Stored items:
File: config.mk
export PLATFORM = sky130hd
export DESIGN_NAME = cr_bcond
export DESIGN_NICKNAME = d
export VERILOG_FILES = /design/src/rtl/cr_bcond.sv
export SDC_FILE = /design/constraint.sdc
export NUM_CORES = 1
export LEC_CHECK = 0
export BUFFER_PORTS_ARGS = -buffer_cell sky130_fd_sc_hd__buf_4
export CAP_MARGIN = 20
export CORE_MARGIN = 3
export CORE_UTILIZATION = 35
export DETAILED_ROUTE_END_ITERATION = 16
export PLACE_DENSITY_LB_ADDON = 0.3
export SETUP_SLACK_MARGIN = 0.15
export SLEW_MARGIN = 20
export SYNTH_ARGS = -nofsm -noshare
export SYNTH_HDL_FRONTEND = slang
export SYNTH_SLANG_ARGS = --single-unit
export TNS_END_PERCENT = 10
File: constraint.sdc
create_clock -name clk -period 3 [get_ports clk]
set_input_delay 0.3 -clock clk [delete_from_list [all_inputs] [get_ports clk]]
set_output_delay 0.3 -clock clk [all_outputs]
set_load 0.1 [all_outputs]
File: src/rtl/cr_bcond.sv
// ---------------------------------------------------------------------------
// cr_bcond -- Condition Register owner and branch-condition resolver.
//
// Holds the eight 4-bit CR fields ({LT,GT,EQ,SO}, field 0 = bits 31:28),
// tracks outstanding CR-field writes with one saturating pending counter per
// field, and resolves conditional branches (BO/BI/CTR) once the referenced
// field is stable. Results are presented through a valid/ready output
// register.
//
// Parameters:
//   PEND_W  width of each pending counter (max outstanding = 2^PEND_W-1)
//   REGSZ   width of CTR and branch target
//
// Ports:
//   clk, reset           clock, asynchronous active-low reset
//   pend_valid/field     an issued instruction will write this CR field
//   wr_valid/field/crf   CR field writeback {LT,GT,EQ,SO}
//   br_valid/ready       branch request handshake (ready = evaluated now)
//   br_bo, br_bi         BO (br_bo[4] = BO0) and BI (0 selects CR bit 31)
//   br_ctr, br_target    current CTR and computed target
//   res_valid/ready      result handshake
//   res_taken            branch taken
//   res_target           copy of br_target
//   res_ctr, res_ctr_wr  new CTR value and its write-back enable
//   cr_out               architectural CR
//   pend_err             sticky pending-counter overflow flag
//
// Optional feature: define CR_BYPASS_EN to forward a writeback that clears
// the last pending write of the referenced field straight into evaluation.
// ---------------------------------------------------------------------------
module cr_bcond #(
  parameter int unsigned PEND_W = 2,
  parameter int unsigned REGSZ  = 32
) (
  input  logic             clk,
  input  logic             reset,
  input  logic             pend_valid,
  input  logic [2:0]       pend_field,
  input  logic             wr_valid,
  input  logic [2:0]       wr_field,
  input  logic [3:0]       wr_crf,
  input  logic             br_valid,
  output logic             br_ready,
  input  logic [4:0]       br_bo,
  input  logic [4:0]       br_bi,
  input  logic [REGSZ-1:0] br_ctr,
  input  logic [REGSZ-1:0] br_target,
  output logic             res_valid,
  input  logic             res_ready,
  output logic             res_taken,
  output logic [REGSZ-1:0] res_target,
  output logic [REGSZ-1:0] res_ctr,
  output logic             res_ctr_wr,
  output logic [31:0]      cr_out,
  output logic             pend_err
);

  typedef enum logic [1:0] {
    ST_IDLE,
    ST_WAIT,
    ST_FULL
  } state_t;

  localparam logic [PEND_W-1:0] PEND_MAX = '1;
  localparam logic [PEND_W-1:0] PEND_ONE = PEND_W'(1);

  // Architectural state
  state_t            r_state;
  state_t            w_state_nxt;
  logic [3:0]        r_crf [8];
  logic [PEND_W-1:0] r_pend [8];
  logic              r_pend_err;

  // Result register
  logic              r_res_taken;
  logic              r_res_ctr_wr;
  logic [REGSZ-1:0]  r_res_target;
  logic [REGSZ-1:0]  r_res_ctr;

  // Per-field request decode
  logic [7:0]        w_pend_inc;
  logic [7:0]        w_wr_hit;

  // Branch evaluation
  logic [2:0]        w_fld;
  logic [PEND_W-1:0] w_fld_cnt;
  logic              w_full;
  logic              w_bypass;
  logic              w_eval;
  logic              w_accept;
  logic              w_cr_bit;
  logic [REGSZ-1:0]  w_ctr_m1;
  logic              w_ctr_ok;
  logic              w_cond_ok;
  logic              w_taken;

  // BO4 is only a prediction hint and plays no part in resolution.
  logic              w_unused_hint;
  assign w_unused_hint = br_bo[0];

  // -------------------------------------------------------------------------
  // Field decode for pend / writeback requests
  // -------------------------------------------------------------------------
  always_comb begin
    w_pend_inc = '0;
    w_wr_hit   = '0;
    for (int unsigned i = 0; i < 8; i++) begin
      w_pend_inc[i] = pend_valid && (pend_field == 3'(i));
      w_wr_hit[i]   = wr_valid   && (wr_field   == 3'(i));
    end
  end

  // -------------------------------------------------------------------------
  // Pending counters. A pend and a writeback on the same field in one cycle
  // cancel out regardless of the count; a writeback on a zero count is an
  // unpended write and leaves the count at zero. Overflow holds the count and
  // raises the sticky error.
  // -------------------------------------------------------------------------
  always_ff @(posedge clk or negedge reset) begin
    if (!reset) begin
      for (int unsigned i = 0; i < 8; i++) begin
        r_pend[i] <= '0;
      end
      r_pend_err <= 1'b0;
    end else begin
      for (int unsigned i = 0; i < 8; i++) begin
        if (w_pend_inc[i] && !w_wr_hit[i]) begin
          if (r_pend[i] == PEND_MAX) begin
            r_pend_err <= 1'b1;
          end else begin
            r_pend[i] <= r_pend[i] + PEND_ONE;
          end
        end else if (w_wr_hit[i] && !w_pend_inc[i] && (r_pend[i] != '0)) begin
          r_pend[i] <= r_pend[i] - PEND_ONE;
        end
      end
    end
  end

  // -------------------------------------------------------------------------
  // CR fields
  // -------------------------------------------------------------------------
  always_ff @(posedge clk or negedge reset) begin
    if (!reset) begin
      for (int unsigned i = 0; i < 8; i++) begin
        r_crf[i] <= '0;
      end
    end else if (wr_valid) begin
      r_crf[wr_field] <= wr_crf;
    end
  end

  assign cr_out = {r_crf[0], r_crf[1], r_crf[2], r_crf[3],
                   r_crf[4], r_crf[5], r_crf[6], r_crf[7]};

  // -------------------------------------------------------------------------
  // Branch evaluation
  // -------------------------------------------------------------------------
  assign w_fld     = br_bi[4:2];
  assign w_fld_cnt = r_pend[w_fld];
  assign w_full    = (r_state == ST_FULL);

`ifdef CR_BYPASS_EN
  // The writeback retiring the last outstanding write of F can feed the
  // evaluation directly while no result is held.
  assign w_bypass = !w_full && wr_valid && (wr_field == w_fld) &&
                    (w_fld_cnt == PEND_ONE);
`else
  assign w_bypass = 1'b0;
`endif

  // Within a field, bit 0 of BI[1:0] is LT, which sits at wr_crf[3].
  always_comb begin
    w_cr_bit = r_crf[w_fld][2'd3 - br_bi[1:0]];
    if (w_bypass) begin
      w_cr_bit = wr_crf[2'd3 - br_bi[1:0]];
    end
  end

  assign w_ctr_m1  = br_ctr - REGSZ'(1);
  assign w_ctr_ok  = br_bo[2] | ((w_ctr_m1 != '0) ^ br_bo[1]);
  assign w_cond_ok = br_bo[4] | (w_cr_bit == br_bo[3]);
  assign w_taken   = w_ctr_ok & w_cond_ok;

  // BO0 set means the CR bit is irrelevant, so a pending field never stalls.
  assign w_eval   = br_valid && (br_bo[4] || (w_fld_cnt == '0) || w_bypass);
  assign w_accept = w_eval && (!w_full || res_ready);

  // Gated with reset so the handshake is quiet while reset is held.
  assign br_ready = w_accept && reset;

  // -------------------------------------------------------------------------
  // Control FSM
  // -------------------------------------------------------------------------
  always_ff @(posedge clk or negedge reset) begin
    if (!reset) begin
      r_state <= ST_IDLE;
    end else begin
      r_state <= w_state_nxt;
    end
  end

  always_comb begin
    w_state_nxt = r_state;
    unique case (r_state)
      ST_IDLE, ST_WAIT: begin
        if (w_accept) begin
          w_state_nxt = ST_FULL;
        end else if (br_valid) begin
          w_state_nxt = ST_WAIT;
        end else begin
          w_state_nxt = ST_IDLE;
        end
      end
      ST_FULL: begin
        if (res_ready) begin
          w_state_nxt = w_accept ? ST_FULL : ST_IDLE;
        end
      end
      default: w_state_nxt = ST_IDLE;
    endcase
  end

  // -------------------------------------------------------------------------
  // Result register: loads only on acceptance, so it is stable while held.
  // -------------------------------------------------------------------------
  always_ff @(posedge clk or negedge reset) begin
    if (!reset) begin
      r_res_taken  <= 1'b0;
      r_res_ctr_wr <= 1'b0;
      r_res_target <= '0;
      r_res_ctr    <= '0;
    end else if (w_accept) begin
      r_res_taken  <= w_taken;
      r_res_ctr_wr <= !br_bo[2];
      r_res_target <= br_target;
      r_res_ctr    <= br_bo[2] ? br_ctr : w_ctr_m1;
    end
  end

  assign res_valid  = w_full;
  assign res_taken  = r_res_taken;
  assign res_ctr_wr = r_res_ctr_wr;
  assign res_target = r_res_target;
  assign res_ctr    = r_res_ctr;
  assign pend_err   = r_pend_err;

endmodule

Word level (Yosys, flattened, before mapping)
Cells that the tools add are included.
{"block": "word_totals", "out_inout_bits": 101, "regBits": 117, "word_cells": 235}
{"block": "classes", "add_sub_neg": 18, "bitwise": 6, "n_reduce_logical": 94, "mux": 57, "n_eq_ne": 34, "magnitude_cmp": 4}
{"operator": "$mux 2", "count": 29}
{"operator": "$logic_and 1x1->1", "count": 44}
{"operator": "$bwmux 32", "count": 1}
{"operator": "$mux 32", "count": 1}
{"operator": "$reduce_bool 2->1", "count": 16}
{"operator": "$reduce_bool 32->1", "count": 1}
{"operator": "$sub 32x1->32 const B", "count": 1}
{"operator": "$eq 3x3->1 const B", "count": 8}
{"operator": "$eq 2x2->1 const B", "count": 9}
{"operator": "$logic_not 1->1", "count": 18}
{"operator": "$mux 1", "count": 18}
{"operator": "$ne 2x2->1 const B", "count": 9}
{"operator": "$add 2x1->2 const B", "count": 8}
{"operator": "$reduce_and 2->1", "count": 8}
{"operator": "$sub 2x1->2 const B", "count": 8}
{"operator": "$bmux 4 s3", "count": 1}
{"operator": "$demux 4 s3", "count": 1}
{"operator": "$eq 3x2->1 const B", "count": 4}
{"operator": "$mux 4", "count": 3}
{"operator": "$ge 4x4->1 const B", "count": 2}
{"operator": "$not 3->4", "count": 2}
{"operator": "$bmux 2 s3", "count": 1}
{"operator": "$eq 3x1->1 const B", "count": 2}
{"operator": "$logic_not 3->1", "count": 2}
{"operator": "other kinds (13)", "count": 16}

Longest topological paths before layout
Gate-level depths: netlist of run 1.
{"block": "logic_depth", "word_depth": 19, "depth_mapped": 11, "ltp_nobuf": 10}

Worst setup path before layout of run 1
OpenSTA, ideal clock, no wires.
{"block": "synth_path", "path_type": "input-to-output", "from": "input port br_bi[2]", "to": "output port br_ready", "setup_slack_ns": 0.052, "path_stages": 9, "arrival_ns": 2.648, "required_time_ns": 2.700, "cell_sequence": "buf_2 -> buf_2 -> a21oi_1 -> a211oi_1 -> a211o_1 -> nand2_1 -> nor2_1 -> clkbuf_1 -> and2_1"}
{"block": "synth_via", "elab_chain_cells": 9}
{"item": "start: declaration", "line": "45", "source": "input logic [4:0] br_bi,"}
{"item": "$not 3->4 (not written as such)", "line": "160", "source": "assign w_fld_cnt = r_pend[w_fld];"}
{"item": "$bmux 2 s3", "line": "160"}
{"item": "$mux 2 (not written as such) (2 in series)", "line": "160"}
{"item": "$logic_not 2->1", "line": "186", "source": "assign w_eval = br_valid && (br_bo[4] || (w_fld_cnt == '0) || w_bypass);"}
{"item": "$logic_or 1x1->1", "line": "186"}
{"item": "$logic_and 1x1->1", "line": "186"}
{"item": "$logic_and 1x1->1", "line": "187", "source": "assign w_accept = w_eval && (!w_full || res_ready);"}
{"item": "$logic_and 1x1->1", "line": "190", "source": "assign br_ready = w_accept && reset;"}
{"item": "end: declaration", "line": "43", "source": "output logic br_ready,"}
No other way between the ends. The select of a mux whose other input is x is not followed.

Worst setup path in the final report of run 1
{"block": "layout_path", "from": "register r_pend[8] (netlist bit)", "to": "output port br_ready"}
{"block": "layout_via", "elab_chain_cells": 8}
{"item": "start: declaration", "line": "71", "source": "logic [PEND_W-1:0] r_pend [8];"}
{"item": "start signal: indexed assignment", "line": "131", "source": "r_pend[i] <= r_pend[i] + PEND_ONE;"}
{"item": "start signal: indexed assignment", "line": "134", "source": "r_pend[i] <= r_pend[i] - PEND_ONE;"}
{"item": "$bmux 2 s3", "line": "160"}
{"item": "$mux 2 (not written as such) (2 in series)", "line": "160"}
{"item": "$logic_not 2->1", "line": "186"}
{"item": "$logic_or 1x1->1", "line": "186"}
{"item": "$logic_and 1x1->1", "line": "186"}
{"item": "$logic_and 1x1->1", "line": "187"}
{"item": "$logic_and 1x1->1", "line": "190"}
No other way between the ends. The select of a mux whose other input is x is not followed.

==> results of run 1 <==
==> layout make-up <==
| cell class | count | area (sq um) | share of cell area |
|---|---|---|---|
| clock buffers | 18 | 439.2 | 0.05147 |
| repair buffers | 210 | 1589 | 0.1862 |
| flip-flops and latches | 117 | 2928 | 0.3431 |
| multi-input cells | 446 | 3124 | 0.3661 |
| well taps | 225 | 281.5 | 0.03299 |
| clock inverters | 14 | 130.1 | 0.01525 |
| inverters | 11 | 41.29 | 0.004839 |
==> final timing paths <==
check / endpoint / slack [ns] / depth (start not counted)
worst max-delay path: br_ready / 0.42 / 8
worst min-delay path: res_target[14] / -0.01 / 2
worst max register to register: res_ctr[19] / 0.71 / 10
worst min register to register: res_target[17] / 0.49 / 1
max in group asynchronous: res_target[3] / 2.54 / 2
min in group clk: res_target[17] / 0.10 / 2
==> layer usage <==
metal	up-vias	global-route usage
met5	-	0
met1	2526	0.2217
met4	0	0.05870
met3	23	0.04793
met2	158	0.2698
li1	2592	-
==> cells by family after synthesis <==
kind of cell	Yosys count
DFF	117
xor gates and xnor gates	38
muxes	77
buffers and inverters	39
AOI/OAI and AO/OA	91
and+or+nand+nor	238
adders and majority gates	2
==> sequential cells by signal, indices dropped and copies added, names as in the netlist <==
signal and flops:
res_ctr 32, res_taken 1, pend_err 1, r_pend 16, res_target 32, cr_out 32, res_ctr_wr 1, r_state 2
==> synth_stat cells (4+ instances only) <==
cell / n
sky130_fd_sc_hd__or2_2: 4
sky130_fd_sc_hd__mux2_1: 6
sky130_fd_sc_hd__buf_2: 7
sky130_fd_sc_hd__nor2b_1: 13
sky130_fd_sc_hd__and2_1: 4
sky130_fd_sc_hd__a21oi_1: 42
sky130_fd_sc_hd__xnor2_1: 29
sky130_fd_sc_hd__dfrtp_1: 117
sky130_fd_sc_hd__and3_1: 5
sky130_fd_sc_hd__nand4b_1: 4
sky130_fd_sc_hd__mux2_2: 56
sky130_fd_sc_hd__nor4_2: 4
sky130_fd_sc_hd__mux4_2: 10
sky130_fd_sc_hd__nor3_1: 14
sky130_fd_sc_hd__a211oi_1: 4
sky130_fd_sc_hd__nand2_1: 42
sky130_fd_sc_hd__nor4_1: 17
sky130_fd_sc_hd__mux2i_1: 5
sky130_fd_sc_hd__o21ai_0: 24
sky130_fd_sc_hd__inv_1: 11
sky130_fd_sc_hd__clkbuf_1: 18
sky130_fd_sc_hd__or3_1: 5
sky130_fd_sc_hd__nand4_1: 13
sky130_fd_sc_hd__nor2_1: 72
sky130_fd_sc_hd__nor3b_1: 5
sky130_fd_sc_hd__or4_1: 5
sky130_fd_sc_hd__nand3_1: 18
sky130_fd_sc_hd__xor2_1: 9
==> metrics by stage <==
step	hold WS (ns)	std cells	utilization	power [W]
global placement	0.4632	1009	0.4588	0.006040
detailed placement	0.4696	1009	0.4588	0.006073
CTS	0.01832	1041	0.4916	0.008055
global route	0.04084	1041	0.4916	0.008298
floorplan	0.004409	602	-	0.005159
finish	-0.01266	1041	0.4916	0.007981
==> power breakdown <==
group | total (W) | internal [W] | switching [W]
clock | 0.00195 | 0.00117 | 0.000785
sequential | 0.00223 | 0.00196 | 0.000274
combinational | 0.00380 | 0.000859 | 0.00294
total | 0.00798 | 0.00398 | 0.00400
==> critical path, cell delays in order (launching register included) <==
cell and delay, ns:
sky130_fd_sc_hd__dfrtp_1 0.46, sky130_fd_sc_hd__nor2_1 0.08, sky130_fd_sc_hd__a211oi_1 0.28, sky130_fd_sc_hd__a21oi_1 0.08, sky130_fd_sc_hd__a211o_1 0.33, sky130_fd_sc_hd__nand2_1 0.14
sky130_fd_sc_hd__nor2_4 0.07, sky130_fd_sc_hd__and2_2 0.19, sky130_fd_sc_hd__buf_4 0.23
`config.mk`:
```
export PLATFORM = sky130hd
export DESIGN_NAME = hex_scan_driver
export DESIGN_NICKNAME = d
export VERILOG_FILES = /design/src/rtl/hex_scan_driver.sv
export SDC_FILE = /design/constraint.sdc
export NUM_CORES = 1
export LEC_CHECK = 0
export CORE_AREA = 2 2 108 110
export DETAILED_ROUTE_END_ITERATION = 12
export DIE_AREA = 0 0 110 112
export GPL_TIMING_DRIVEN = 0
export PLACE_DENSITY = 0.74
export SLEW_MARGIN = 40
export SYNTH_ARGS = -nofsm -noshare
export SYNTH_HDL_FRONTEND = slang
export SYNTH_SLANG_ARGS = --single-unit
```
`constraint.sdc`:
```
create_clock -name clk_100MHz_i -period 3.5 [get_ports clk_100MHz_i]
set_input_delay 0.7 -clock clk_100MHz_i [delete_from_list [all_inputs] [get_ports clk_100MHz_i]]
set_output_delay 0.7 -clock clk_100MHz_i [all_outputs]
set_load 0.005 [all_outputs]
```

**Exercise details:**
Emit an exact copy of the lines spanning the start of the records to the line containing "CR field writeback", inclusive, and no other output.

**Your response:**
File: config.mk
export PLATFORM = sky130hd
export DESIGN_NAME = cr_bcond
export DESIGN_NICKNAME = d
export VERILOG_FILES = /design/src/rtl/cr_bcond.sv
export SDC_FILE = /design/constraint.sdc
export NUM_CORES = 1
export LEC_CHECK = 0
export BUFFER_PORTS_ARGS = -buffer_cell sky130_fd_sc_hd__buf_4
export CAP_MARGIN = 20
export CORE_MARGIN = 3
export CORE_UTILIZATION = 35
export DETAILED_ROUTE_END_ITERATION = 16
export PLACE_DENSITY_LB_ADDON = 0.3
export SETUP_SLACK_MARGIN = 0.15
export SLEW_MARGIN = 20
export SYNTH_ARGS = -nofsm -noshare
export SYNTH_HDL_FRONTEND = slang
export SYNTH_SLANG_ARGS = --single-unit
export TNS_END_PERCENT = 10
File: constraint.sdc
create_clock -name clk -period 3 [get_ports clk]
set_input_delay 0.3 -clock clk [delete_from_list [all_inputs] [get_ports clk]]
set_output_delay 0.3 -clock clk [all_outputs]
set_load 0.1 [all_outputs]
File: src/rtl/cr_bcond.sv
// ---------------------------------------------------------------------------
// cr_bcond -- Condition Register owner and branch-condition resolver.
//
// Holds the eight 4-bit CR fields ({LT,GT,EQ,SO}, field 0 = bits 31:28),
// tracks outstanding CR-field writes with one saturating pending counter per
// field, and resolves conditional branches (BO/BI/CTR) once the referenced
// field is stable. Results are presented through a valid/ready output
// register.
//
// Parameters:
//   PEND_W  width of each pending counter (max outstanding = 2^PEND_W-1)
//   REGSZ   width of CTR and branch target
//
// Ports:
//   clk, reset           clock, asynchronous active-low reset
//   pend_valid/field     an issued instruction will write this CR field
//   wr_valid/field/crf   CR field writeback {LT,GT,EQ,SO}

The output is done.